» **What you are asked to do**: I need every line of the material below that includes the string "MEMW".

» **Extracted data**:

What follows belongs to an exercise in optimizing a design on an open flow for small area, a short achievable clock period and few clock cycles; a production flow would make more cautious choices.
No functional check of the RTL was part of any run shown here.
Power and IR drop assume default switching activity.

--- flow/design.v ---
`default_nettype none
package cpu_isa_pkg;
	typedef logic [15:0] word_t;
	typedef logic [3:0] reg_idx_t;
	typedef enum logic [3:0] {
		HALT  = 4'h0,
		MOV   = 4'h1,
		MOVNZ = 4'h2,
		MOVEZ = 4'h3,
		BUS   = 4'h4,
		MEMR  = 4'h5,
		SET   = 4'h6,
		MEMW  = 4'h7,
		AND   = 4'h8,
		OR    = 4'h9,
		XOR   = 4'hA,
		ADD   = 4'hB,
		SHFT  = 4'hC,
		MUL   = 4'hD,
		GT    = 4'hE,
		EQ    = 4'hF
	} opcode_e;
	typedef struct packed {
		reg_idx_t cond;
		reg_idx_t dst;
		reg_idx_t src;
		opcode_e  op;
	} insn_fields_t;
	typedef struct packed {
		logic       shift_left;
		logic [2:0] shift_amt;
		reg_idx_t   dst;
		reg_idx_t   src;
		opcode_e    op;
	} insn_shift_t;
	typedef union packed {
		insn_fields_t fields;
		insn_shift_t  shift;
	} insn_u;
endpackage
`default_nettype wire
`default_nettype none
package cpu_core_pkg;
	localparam int NUM_REGS = 16;
	localparam int MEM_ADDR_W = 15;
	localparam int PC_W = 16;
	typedef logic [MEM_ADDR_W-1:0] mem_addr_t;
endpackage
`default_nettype wire
`timescale 1ns/10ps
`default_nettype none
module cpu_regfile (
	input  logic                  clk,
	input  logic                  mem_read_ready_stor_reset,
	input  cpu_isa_pkg::reg_idx_t ra_idx,
	output cpu_isa_pkg::word_t    ra_data,
	input  cpu_isa_pkg::reg_idx_t rb_idx,
	output cpu_isa_pkg::word_t    rb_data,
	input  cpu_isa_pkg::reg_idx_t wr_idx,
	input  cpu_isa_pkg::word_t    wr_data,
	input  logic                  wr_en
);
	cpu_isa_pkg::word_t regs [cpu_core_pkg::NUM_REGS];
	cpu_isa_pkg::word_t wd;
	assign wd = mem_read_ready_stor_reset ? '0 : wr_data;
	always_ff @(posedge clk) begin
		for (int i = 0; i < cpu_core_pkg::NUM_REGS; i++) begin
			if (mem_read_ready_stor_reset || (wr_en && wr_idx == 4'(i))) begin
				regs[i] <= wd;
			end
		end
	end
	logic [cpu_core_pkg::NUM_REGS-1:0] ra_sel;
	logic [cpu_core_pkg::NUM_REGS-1:0] rb_sel;
	always_comb begin
		ra_data = '0;
		rb_data = '0;
		for (int i = 0; i < cpu_core_pkg::NUM_REGS; i++) begin
			ra_sel[i] = (ra_idx == 4'(i));
			rb_sel[i] = (rb_idx == 4'(i));
			ra_data = ra_data | (regs[i] & {16{ra_sel[i]}});
			rb_data = rb_data | (regs[i] & {16{rb_sel[i]}});
		end
	end
endmodule
`default_nettype wire
`timescale 1ns/10ps
`default_nettype none
module cpu_alu (
	input  cpu_isa_pkg::word_t op_a,
	input  cpu_isa_pkg::word_t op_b,
	input  cpu_isa_pkg::insn_u insn,
	input  cpu_isa_pkg::word_t mul_acc,
	output cpu_isa_pkg::word_t mul_lo,
	output cpu_isa_pkg::word_t result
);
	logic [7:0] mul_hi;
	assign mul_lo = op_a * {8'h00, op_b[7:0]};
	assign mul_hi = op_a[7:0] * op_b[15:8];
	always_comb begin
		result = '0;
		case (insn.fields.op)
			cpu_isa_pkg::AND: result = op_a & op_b;
			cpu_isa_pkg::OR:  result = op_a | op_b;
			cpu_isa_pkg::XOR: result = op_a ^ op_b;
			cpu_isa_pkg::ADD: result = op_a + op_b;
			cpu_isa_pkg::MUL: result = mul_acc + {mul_hi, 8'h00};
			cpu_isa_pkg::GT:  result = (op_a > op_b) ? 16'hFFFF : 16'h0000;
			cpu_isa_pkg::EQ:  result = (op_a == op_b) ? 16'hFFFF : 16'h0000;
			cpu_isa_pkg::SHFT: begin
				if (insn.shift.shift_left) begin
					result = op_a << insn.shift.shift_amt;
				end else begin
					result = op_a >> insn.shift.shift_amt;
				end
			end
			default: result = op_a;
		endcase
	end
endmodule
`default_nettype wire
`timescale 1ns/10ps
`default_nettype none
module cpu_control (
	input  logic                    clk,
	input  logic                    mem_read_ready_stor_reset,
	output cpu_isa_pkg::word_t      prog_addr,
	input  cpu_isa_pkg::word_t      prog_data,
	output cpu_isa_pkg::reg_idx_t   ra_idx,
	input  cpu_isa_pkg::word_t      ra_data,
	output cpu_isa_pkg::reg_idx_t   rb_idx,
	input  cpu_isa_pkg::word_t      rb_data,
	output cpu_isa_pkg::reg_idx_t   wr_idx,
	output cpu_isa_pkg::word_t      wr_data,
	output logic                    wr_en,
	output cpu_isa_pkg::insn_u      alu_insn,
	output cpu_isa_pkg::word_t      alu_a,
	output cpu_isa_pkg::word_t      alu_b,
	input  cpu_isa_pkg::word_t      alu_result,
	input  cpu_isa_pkg::word_t      mul_lo,
	output cpu_isa_pkg::word_t      mul_acc,
	output logic                    mem_req,
	output logic                    mem_we,
	output cpu_core_pkg::mem_addr_t mem_addr,
	output cpu_isa_pkg::word_t      mem_wdata,
	input  cpu_isa_pkg::word_t      mem_rdata,
	input  logic                    mem_ready,
	output logic                    halted
);
	cpu_isa_pkg::word_t pc_q;
	cpu_isa_pkg::insn_u ir_d;
	cpu_isa_pkg::insn_u ir_x;
	cpu_isa_pkg::word_t opa_q;
	cpu_isa_pkg::word_t opb_q;
	logic req_q;
	logic halt_pend_q;
	logic halted_q;
	logic mul_ph_q;
	cpu_isa_pkg::word_t acc_q;
	cpu_isa_pkg::opcode_e d_op;
	cpu_isa_pkg::opcode_e x_op;
	logic d_set;
	logic d_mem;
	logic f_halt;
	logic stall;
	logic cond_hit;
	logic x_wr;
	cpu_isa_pkg::word_t fwd_a;
	cpu_isa_pkg::word_t fwd_b;
	assign d_op = ir_d.fields.op;
	assign x_op = ir_x.fields.op;
	assign d_set = (d_op == cpu_isa_pkg::SET);
	assign d_mem = (d_op == cpu_isa_pkg::MEMR) || (d_op == cpu_isa_pkg::MEMW);
	assign f_halt = !d_set &&
		((prog_data[3:0] == cpu_isa_pkg::HALT) || (prog_data[3:0] == cpu_isa_pkg::BUS));
	assign stall = (req_q && !mem_ready) || ((x_op == cpu_isa_pkg::MUL) && !mul_ph_q);
	assign cond_hit = (x_op == cpu_isa_pkg::MOVNZ) ? (opb_q != '0) : (opb_q == '0);
	always_comb begin
		case (x_op)
			cpu_isa_pkg::HALT, cpu_isa_pkg::BUS, cpu_isa_pkg::MEMW: x_wr = 1'b0;
			cpu_isa_pkg::MOVNZ, cpu_isa_pkg::MOVEZ: x_wr = cond_hit;
			default: x_wr = 1'b1;
		endcase
	end
	assign wr_en = x_wr && !stall;
	assign wr_idx = ir_x.fields.dst;
	assign wr_data = (x_op == cpu_isa_pkg::MEMR) ? mem_rdata : alu_result;
	assign ra_idx = ir_d.fields.src;
	assign rb_idx = ir_d.fields.cond;
	assign fwd_a = (x_wr && ir_x.fields.dst == ir_d.fields.src) ? wr_data : ra_data;
	assign fwd_b = (x_wr && ir_x.fields.dst == ir_d.fields.cond) ? wr_data : rb_data;
	always_ff @(posedge clk) begin
		if (mem_read_ready_stor_reset) begin
			pc_q <= '0;
			ir_d.fields.op <= cpu_isa_pkg::HALT;
			ir_x.fields.op <= cpu_isa_pkg::HALT;
			req_q <= 1'b0;
			halt_pend_q <= 1'b0;
			halted_q <= 1'b0;
			mul_ph_q <= 1'b0;
		end else begin
			mul_ph_q <= (x_op == cpu_isa_pkg::MUL) && !mul_ph_q;
			if (!stall) begin
				ir_x <= ir_d;
				req_q <= d_mem;
				ir_d[15:4] <= prog_data[15:4];
				if (d_set || f_halt || halt_pend_q || halted_q) begin
					ir_d.fields.op <= cpu_isa_pkg::HALT;
				end else begin
					ir_d.fields.op <= cpu_isa_pkg::opcode_e'(prog_data[3:0]);
				end
				if (!f_halt && !halt_pend_q && !halted_q) begin
					pc_q <= pc_q + 16'd1;
				end
				if (f_halt) begin
					halt_pend_q <= 1'b1;
				end
				if (halt_pend_q) begin
					halted_q <= 1'b1;
				end
			end
		end
	end
	always_ff @(posedge clk) begin
		if (!stall) begin
			opa_q <= d_set ? prog_data : fwd_a;
			opb_q <= fwd_b;
		end
	end
	always_ff @(posedge clk) begin
		acc_q <= mul_lo;
	end
	assign mul_acc = acc_q;
	assign alu_insn = ir_x;
	assign alu_a = opa_q;
	assign alu_b = opb_q;
	assign prog_addr = pc_q;
	assign mem_req = req_q;
	assign mem_we = (x_op == cpu_isa_pkg::MEMW);
	assign mem_addr = opa_q[cpu_core_pkg::MEM_ADDR_W-1:0];
	assign mem_wdata = opb_q;
	assign halted = halted_q;
endmodule
`default_nettype wire
`timescale 1ns/10ps
`default_nettype none
module cpu_top (
	input  logic                    clk,
	input  logic                    mem_read_ready_stor_reset,
	output cpu_isa_pkg::word_t      prog_addr,
	input  cpu_isa_pkg::word_t      prog_data,
	output logic                    mem_req,
	output logic                    mem_we,
	output cpu_core_pkg::mem_addr_t mem_addr,
	output cpu_isa_pkg::word_t      mem_wdata,
	input  cpu_isa_pkg::word_t      mem_rdata,
	input  logic                    mem_ready,
	output logic                    halted
);
	cpu_isa_pkg::reg_idx_t ra_idx;
	cpu_isa_pkg::word_t ra_data;
	cpu_isa_pkg::reg_idx_t rb_idx;
	cpu_isa_pkg::word_t rb_data;
	cpu_isa_pkg::reg_idx_t wr_idx;
	cpu_isa_pkg::word_t wr_data;
	logic wr_en;
	cpu_isa_pkg::insn_u alu_insn;
	cpu_isa_pkg::word_t alu_result;
	cpu_isa_pkg::word_t mul_lo;
	cpu_isa_pkg::word_t mul_acc;
	cpu_isa_pkg::word_t alu_a;
	cpu_isa_pkg::word_t alu_b;
	cpu_control cpu_control_i (
		.clk                       (clk),
		.mem_read_ready_stor_reset (mem_read_ready_stor_reset),
		.prog_addr                 (prog_addr),
		.prog_data                 (prog_data),
		.ra_idx                    (ra_idx),
		.ra_data                   (ra_data),
		.rb_idx                    (rb_idx),
		.rb_data                   (rb_data),
		.wr_idx                    (wr_idx),
		.wr_data                   (wr_data),
		.wr_en                     (wr_en),
		.alu_insn                  (alu_insn),
		.alu_a                     (alu_a),
		.alu_b                     (alu_b),
		.alu_result                (alu_result),
		.mul_lo                    (mul_lo),
		.mul_acc                   (mul_acc),
		.mem_req                   (mem_req),
		.mem_we                    (mem_we),
		.mem_addr                  (mem_addr),
		.mem_wdata                 (mem_wdata),
		.mem_rdata                 (mem_rdata),
		.mem_ready                 (mem_ready),
		.halted                    (halted)
	);
	cpu_regfile cpu_regfile_i (
		.clk                       (clk),
		.mem_read_ready_stor_reset (mem_read_ready_stor_reset),
		.ra_idx                    (ra_idx),
		.ra_data                   (ra_data),
		.rb_idx                    (rb_idx),
		.rb_data                   (rb_data),
		.wr_idx                    (wr_idx),
		.wr_data                   (wr_data),
		.wr_en                     (wr_en)
	);
	cpu_alu cpu_alu_i (
		.op_a    (alu_a),
		.op_b    (alu_b),
		.insn    (alu_insn),
		.mul_acc (mul_acc),
		.mul_lo  (mul_lo),
		.result  (alu_result)
	);
endmodule
`default_nettype wire
--- flow/config.mk ---
export PLATFORM = sky130hd
export DESIGN_NAME = cpu_top
export DESIGN_NICKNAME = cpu_top
export VERILOG_FILES = /design/flow/design.v
export SDC_FILE = /design/flow/constraint.sdc
export NUM_CORES = 4
export LEC_CHECK = 0
export CAP_MARGIN = 20
export CORE_MARGIN = 2
export CORE_UTILIZATION = 40
export SETUP_SLACK_MARGIN = 5
export SLEW_MARGIN = 20
--- flow/run.sh ---
#!/bin/bash
# synth_recipe.tcl (not shown) runs the flow's synth.tcl, then flattens the netlist and writes it again
# the make line also repeats each setting of config.mk as NAME=value (left out here)
make -C /OpenROAD-flow-scripts/flow DESIGN_CONFIG=/design/flow/config.mk WORK_HOME=/design/flow/orfs CLKGATE_MAP_FILE= SYNTH_SCRIPT=/design/flow/synth_recipe.tcl finish
--- flow/constraint.sdc ---
create_clock -name core_clock -period 10.0 [get_ports {clk}]
set_input_delay 2.0000 -clock core_clock [delete_from_list [all_inputs] [get_ports {clk}]]
set_output_delay 2.0000 -clock core_clock [all_outputs]
set_load 0.01 [all_outputs]
==> results of run 1 <==
cells in the final DEF, fill, tap and decap left out, types with 10 or more instances in the layout:
master / instances
nand2b_1: 19
clkbuf_16: 39
o22ai_1: 15
ha_1: 96
a22oi_1: 111
a21o_1: 16
xnor2_1: 39
a22o_1: 78
clkdlybuf4s50_1: 83
nor3_1: 23
mux4_2: 10
inv_1: 128
fa_1: 74
nand3_1: 53
nand2_1: 153
nor2b_1: 10
nand4_1: 29
edfxtp_1: 308
and3_1: 10
nor2_1: 182
clkinv_1: 10
a21oi_1: 72
a221oi_1: 81
o21ai_0: 39
xor2_1: 29
buf_4: 82
dfxtp_1: 44
a211oi_1: 11
mux2i_1: 52
o211ai_1: 13
metal layers:
layer / global-route usage / wire (microns) / vias up
met3: 0.0698 / 9040 / 345
met4: 0.156 / 5320 / 0
met2: 0.466 / 38000 / 1284
met5: 0 / 0 / -
met1: 0.377 / 32000 / 9043
li1: - / - / 7672
logic make-up (layout without fill, tap and decap cells):
logic type | count (synthesis) | in the layout | synth area share
AOI/OAI and AO/OA | 523 | 523 | 0.180
xor gates and xnor gates | 70 | 70 | 0.0294
adders and majority gates | 170 | 170 | 0.123
buffers and inverters | 269 | 374 | 0.0499
DFF | 352 | 352 | 0.465
muxes | 67 | 67 | 0.0368
and+or+nand+nor | 552 | 552 | 0.116
repair_timing:
item / CTS / global route
resized for setup: 10 / 11
setup endpoints to repair: 136 / 244
hold buffers: 0 / 0
cloned: 0 / 0
pin swaps: 0 / 2
buffers inserted: 4 / 20
Yosys cell counts, types with 5 or more instances:
| master | count |
|---|---|
| nor4_1 | 10 |
| nand2_1 | 153 |
| a41oi_1 | 7 |
| fa_1 | 74 |
| a31o_2 | 8 |
| nand3_1 | 53 |
| a211oi_1 | 11 |
| clkbuf_1 | 97 |
| nand2b_1 | 19 |
| buf_2 | 14 |
| nor3_1 | 35 |
| mux2i_1 | 52 |
| or3_1 | 8 |
| nor2_1 | 193 |
| mux4_2 | 10 |
| o31ai_1 | 7 |
| o22ai_1 | 15 |
| inv_1 | 129 |
| o21ai_0 | 39 |
| nand4_1 | 29 |
| or4_1 | 5 |
| a21oi_1 | 73 |
| nor2b_1 | 16 |
| a32oi_1 | 5 |
| xnor2_1 | 39 |
| a22oi_1 | 112 |
| dfxtp_1 | 44 |
| a22o_1 | 78 |
| a221oi_1 | 81 |
| and3_1 | 10 |
| o211ai_1 | 13 |
| edfxtp_1 | 308 |
| xor2_1 | 29 |
| buf_1 | 8 |
| o2bb2ai_1 | 5 |
| mux2_2 | 5 |
| and2_1 | 5 |
| a41o_1 | 5 |
| a21o_1 | 16 |
| ha_1 | 96 |
| buf_4 | 16 |
power groups by stage:
stage	Combinational, mW	Clock, mW	Sequential (mW)
final	2.00	1.42	2.05
after global routing	2.20	1.50	2.06
after CTS	1.93	1.44	2.06
after detailed placement	1.90	0	2.09
after global placement	1.86	0	2.09
after floorplan	1.37	0	1.97
worst max path at each step:
stage	endpoint	slack [ps]	from	cells after the start
after global placement	cpu_regfile_i.regs[12][13]$_DFFE_PP_	4380	cpu_control_i.opa_q[0]$_DFFE_PN_	18
after CTS	cpu_regfile_i.regs[15][15]$_DFFE_PP_	4930	cpu_control_i.opa_q[2]$_DFFE_PN_	18
final	cpu_control_i.acc_q[15]$_DFF_P_	5160	cpu_control_i.opb_q[2]$_DFFE_PN_	16
after floorplan	cpu_regfile_i.regs[0][13]$_DFFE_PP_	5090	cpu_control_i.opa_q[1]$_DFFE_PN_	20
after global routing	cpu_regfile_i.regs[3][15]$_DFFE_PP_	5000	cpu_control_i.opa_q[0]$_DFFE_PN_	19
after detailed placement	cpu_regfile_i.regs[5][13]$_DFFE_PP_	4250	cpu_control_i.opa_q[0]$_DFFE_PN_	18
worst register-to-register path: cells and delay by family, from the launching register on:
| kind | cells | cell delay (ps) |
|---|---|---|
| AO/OA/AOI/OAI | 5 | 1160 |
| flip-flops | 1 | 580 |
| buffers and inverters | 3 | 620 |
| adder cells (fa/ha/maj) | 5 | 2010 |
| AND/OR/NAND/NOR | 2 | 250 |
| XOR/XNOR | 1 | 130 |
stage by stage:
stage | setup slack, ps | util | total power [mW] | cells
finish | 5160 | 0.465 | 5.47 | 2804
global route | 5000 | 0.465 | 5.76 | 2804
CTS | 4930 | 0.461 | 5.42 | 2784
detailed placement | 4250 | 0.437 | 3.99 | 2710
global placement | 4380 | 0.437 | 3.96 | 2710
floorplan | 5090 | - | 3.34 | 2003
flip-flops by register name (all words and copies together) (netlist names):
name / count
cpu_control_i.mul_ph_q: 1
cpu_control_i.acc_q: 16
cpu_control_i.ir_d: 16
cpu_regfile_i.regs: 256
cpu_control_i.halt_pend_q: 1
cpu_control_i.opa_q: 16
cpu_control_i.halted_q: 1
cpu_control_i.ir_x: 12
cpu_control_i.pc_q: 16
cpu_control_i.req_q: 1
cpu_control_i.opb_q: 16
area by class of cell:
class	count	share of cell area
multi-input cells	1382	0.430
clock buffers	50	0.0413
well taps	696	0.0348
inverters	134	0.0206
flip-flops and latches	352	0.404
repair buffers	170	0.0611
clock inverters	20	0.00774
==> results.py, run 1 <==
metrics = {
    "status": {
        "status": "complete, no violations",
    },
    "power_and_ir_drop": {
        "leakage_nw": 9.43,
        "switching_power_mw": 1.99,
        "power_density_mw_per_mm2": 218,
        "ir_worst_vdd_uv": 130,
        "pwr-share-seq": 0.374,
        "p_int_mw": 3.48,
        "switching_share": 0.364,
        "comb_power_share": 0.366,
        "p_clk_frac": 0.260,
    },
    "floorplanning": {
        "rows": 85,
        "io_pins": 85,
        "die_y_microns": 237,
        "initial_utilization": 0.405,
        "core_area_sq_mm": 0.0538,
        "die_w_microns": 237,
        "dieArea_sq_mm": 0.0563,
    },
    "synth": {
        "yosysUniqueCellTypes": 75,
        "yosysSeqAreaShare": 0.465,
        "synth_top_flop_cell": "edfxtp_1",
        "yosys-top-cells-area": "edfxtp_1 42%, fa_1 6.8%, ha_1 5.5%, dfxtp_1 4.0%, a22oi_1 3.9%",
        "syn_area_sq_mm": 0.0218,
        "yosysTopAreaCellShare": 0.425,
        "postSynthCellCount": 2003,
        "syn_area_per_cell_sq_um": 10.9,
        "synth_edf_count": 308,
        "syn_nets": 2208,
        "synth_top_cell_by_area": "edfxtp_1",
        "yosysWarningCount": 4,
        "ys_seq_elements": 352,
        "async_flop_share": 0,
    },
    "sta": {
        "period_share": 0.484,
        "tns_ps": 0,
        "fmax_mhz": 207,
        "drv_slew": 0,
        "worst_pin_slew_ps": 1300,
        "setup_violations": 0,
        "hold_viol_final": 0,
        "slew_headroom": 0.133,
        "holdWs_ps": 420,
        "skew_ps": 21.0,
        "rsz0062_at_grt": "no",
        "fin_crit_ps": 4840,
    },
    "worst_setup_path": {
        "cpMostUsedCell": "fa_1",
        "slowest_delay_ps": 580,
        "cp_cell_sequence": "inv_1, nor2_1, fa_1, inv_1, fa_1, inv_1, fa_1, fa_1, ha_1, o21a_1, o21ai_0, nand2b_1, a31o_2, a41o_1, o41a_1, xnor2_1",
        "worst-path-buf-inv": 3,
        "worstReg2RegEnd": "cpu_control_i.acc_q[15]$_DFF_P_",
        "rr_startpoint": "cpu_control_i.opb_q[2]$_DFFE_PN_",
        "critical_path_class": "reg2reg",
        "crit_arrival_ps": 5300,
        "crit_fanout": 13,
        "r2r_slack_ps": 5160,
        "critPathSlowestCell": "edfxtp_1",
        "startpoint_type": "flop",
        "cp-end-kind": "flop",
        "r2r_cells": 16,
        "required_ps": 10460,
        "critical-path-top-delay-family": "adder cells",
    },
    "hold_path": {
        "min_from": "cpu_control_i.mul_ph_q$_SDFF_PP0_",
        "hold_end": "cpu_control_i.mul_ph_q$_SDFF_PP0_",
        "worstHoldPathType": "reg2reg",
        "hold_depth": 1,
    },
    "drt": {
        "ant_nets": 0,
        "via_per_inst": 6.54,
        "routed_wl_microns": 84300,
        "first_iter_violations": 2377,
        "drc": 0,
        "drt_pass1_iterations": 7,
        "detail_route.wl_per_cell_microns": 30.1,
        "vias": 18300,
    },
    "placement": {
        "dp_hpwl_microns": 55600,
        "dpl-instance-area_sq_mm": 0.0235,
        "gp_congestion": 0.954,
        "port_buffers": 84,
    },
    "flow_run": {
        "max-cap-violations": 0,
    },
    "clock_network": {
        "clk_pin_slew_ps": 60,
        "root_buffer": "clkbuf_16",
        "cts_buffer_depth": 3,
        "numCtsBuffers": 39,
        "cts_tree": "built",
        "htreeDepth": 2,
        "clk_latency_ps": 570,
        "clkSinkCount": 352,
    },
    "global_routing": {
        "grt_pass1_vias": 17800,
        "gr-total-overflow": 0,
        "globalRouteTotalUtil": 0.295,
        "grt_pass1_wl_microns": 122000,
        "grt_max_degree": 62,
        "antenna_found_initial": 1,
    },
    "cells_and_area": {
        "nets": 2284,
        "multi_input_area_sq_mm": 0.0108,
        "ff_latch_area_sq_mm": 0.0101,
        "n_antenna_cell": 0,
        "fillers": 4913,
        "area_growth_pct": 15.0,
        "finalInstanceArea_sq_mm": 0.0250,
        "layout-drive-gt1-share": 0.101,
    },
}
==> run 2: changes to the inputs <==
==> flow/flow/run.sh (new file) <==
#!/bin/bash
# Standard ORFS layout, with repair_timing aiming for extra setup slack
set -euo pipefail
bash standard.sh SETUP_SLACK_MARGIN=6.5 finish > standard_flow.log 2>&1
==> flow/standard.sh (new file) <==
#!/bin/bash
# synth_recipe.tcl (not shown) runs the flow's synth.tcl, then flattens the netlist and writes it again
# the make line also repeats each setting of config.mk as NAME=value (left out here)
make -C /OpenROAD-flow-scripts/flow DESIGN_CONFIG=/design/flow/config.mk WORK_HOME=/design/flow/orfs CLKGATE_MAP_FILE= SYNTH_SCRIPT=/design/flow/synth_recipe.tcl "${@:-finish}"
--- a/flow/config.mk
+++ b/flow/config.mk
@@ -10,3 +10,2 @@
 export CORE_UTILIZATION = 40
-export SETUP_SLACK_MARGIN = 5
 export SLEW_MARGIN = 20
removed: flow/run.sh
==> run 2 against run 1 <==
Effect of this change: still clean; utilization up 5.4 points; wire length grew 5.7%; critical path depth grew 3.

» **Task solution**:
		MEMW  = 4'h7,
	assign d_mem = (d_op == cpu_isa_pkg::MEMR) || (d_op == cpu_isa_pkg::MEMW);
			cpu_isa_pkg::HALT, cpu_isa_pkg::BUS, cpu_isa_pkg::MEMW: x_wr = 1'b0;
	assign mem_we = (x_op == cpu_isa_pkg::MEMW);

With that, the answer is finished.